Richard Sturgis Seymour, MVO (21 September 1875 – 21 April 1959) was a British diplomat who served as British Minister to Siam and to Bolivia.

A member of the Seymour family, Richard Seymour was the son of Colonel Leopold Seymour and the grandson of the diplomat Sir George Hamilton Seymour. The courtier Sir Edward Seymour was his brother. Seymour was educated at Eton College and Magdalen College, Oxford, and abroad.

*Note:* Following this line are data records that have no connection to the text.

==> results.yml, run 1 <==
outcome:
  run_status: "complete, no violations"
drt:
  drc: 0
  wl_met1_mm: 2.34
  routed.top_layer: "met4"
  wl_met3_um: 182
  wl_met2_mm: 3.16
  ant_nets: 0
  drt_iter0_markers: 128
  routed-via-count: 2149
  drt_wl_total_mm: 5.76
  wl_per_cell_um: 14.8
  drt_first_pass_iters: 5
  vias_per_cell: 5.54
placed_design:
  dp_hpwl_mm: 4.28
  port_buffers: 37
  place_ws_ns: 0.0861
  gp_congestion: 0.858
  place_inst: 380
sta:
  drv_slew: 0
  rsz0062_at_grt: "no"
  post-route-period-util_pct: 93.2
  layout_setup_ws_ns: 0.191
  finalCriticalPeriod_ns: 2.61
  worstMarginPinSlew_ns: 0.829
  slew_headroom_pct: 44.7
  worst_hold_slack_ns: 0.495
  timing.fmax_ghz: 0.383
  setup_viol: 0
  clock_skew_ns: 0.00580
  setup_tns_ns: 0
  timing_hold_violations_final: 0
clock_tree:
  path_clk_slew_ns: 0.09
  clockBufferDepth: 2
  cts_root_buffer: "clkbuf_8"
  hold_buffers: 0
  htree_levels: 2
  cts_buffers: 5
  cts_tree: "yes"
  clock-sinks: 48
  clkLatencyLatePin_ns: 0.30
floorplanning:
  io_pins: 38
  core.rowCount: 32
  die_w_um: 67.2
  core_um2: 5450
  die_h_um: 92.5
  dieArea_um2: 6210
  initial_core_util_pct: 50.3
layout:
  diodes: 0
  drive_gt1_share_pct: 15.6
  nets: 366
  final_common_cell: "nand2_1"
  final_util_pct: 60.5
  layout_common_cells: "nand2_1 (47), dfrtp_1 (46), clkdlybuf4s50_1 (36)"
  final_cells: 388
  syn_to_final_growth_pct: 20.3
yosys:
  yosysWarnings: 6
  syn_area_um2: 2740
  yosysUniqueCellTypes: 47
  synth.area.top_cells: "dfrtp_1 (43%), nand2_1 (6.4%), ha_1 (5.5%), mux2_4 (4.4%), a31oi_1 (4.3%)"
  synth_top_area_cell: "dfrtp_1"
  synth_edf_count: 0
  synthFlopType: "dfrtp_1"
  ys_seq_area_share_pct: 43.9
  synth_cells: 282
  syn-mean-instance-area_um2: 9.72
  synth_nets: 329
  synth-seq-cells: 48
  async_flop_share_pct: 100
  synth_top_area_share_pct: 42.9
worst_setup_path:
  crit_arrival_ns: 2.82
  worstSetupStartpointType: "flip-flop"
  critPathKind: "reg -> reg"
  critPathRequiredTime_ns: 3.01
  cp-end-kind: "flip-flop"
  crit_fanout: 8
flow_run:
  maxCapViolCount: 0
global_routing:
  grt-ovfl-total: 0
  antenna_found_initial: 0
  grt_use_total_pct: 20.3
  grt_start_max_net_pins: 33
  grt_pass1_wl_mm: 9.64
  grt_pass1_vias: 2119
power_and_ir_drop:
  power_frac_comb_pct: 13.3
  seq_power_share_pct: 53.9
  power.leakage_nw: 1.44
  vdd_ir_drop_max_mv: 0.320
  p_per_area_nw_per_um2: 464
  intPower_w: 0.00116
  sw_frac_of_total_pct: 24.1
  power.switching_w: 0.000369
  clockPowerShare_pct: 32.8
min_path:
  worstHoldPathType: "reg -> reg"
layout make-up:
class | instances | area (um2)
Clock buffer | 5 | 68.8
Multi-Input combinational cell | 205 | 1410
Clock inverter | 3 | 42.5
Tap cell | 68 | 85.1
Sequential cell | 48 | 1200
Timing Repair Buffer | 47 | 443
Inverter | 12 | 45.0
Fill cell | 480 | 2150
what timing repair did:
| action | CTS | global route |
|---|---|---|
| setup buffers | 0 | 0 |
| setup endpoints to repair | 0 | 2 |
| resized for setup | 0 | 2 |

Seymour entered HM Diplomatic Service in 1898 and served at Berlin, Paris, Teheran, Vienna, St Petersburg, and Copenhagen. He was Secretary of Legation at The Hague from 1915 to 1918, British Minister to Siam from 1919 to 1924 and British Minister to Bolivia from 1924 to 1926.

A poet, Seymour published Rhyme Unreasoned (1938), Shaded Candles (1939), The Marionettes, and Selected Poems: Afterthoughts.

== Family ==
Seymour married in 1911 Lady Victoria Alexandrina Mabel FitzRoy (died 1969), daughter of the Rev. Lord Charles Edward FitzRoy, son of Augustus FitzRoy, 7th Duke of Grafton, and a goddaughter of Queen Victoria; they had two sons and a daughter. George Fitzroy Seymour, sometime High Sheriff of Nottinghamshire, was Seymour's son; the writer Miranda Seymour is his granddaughter.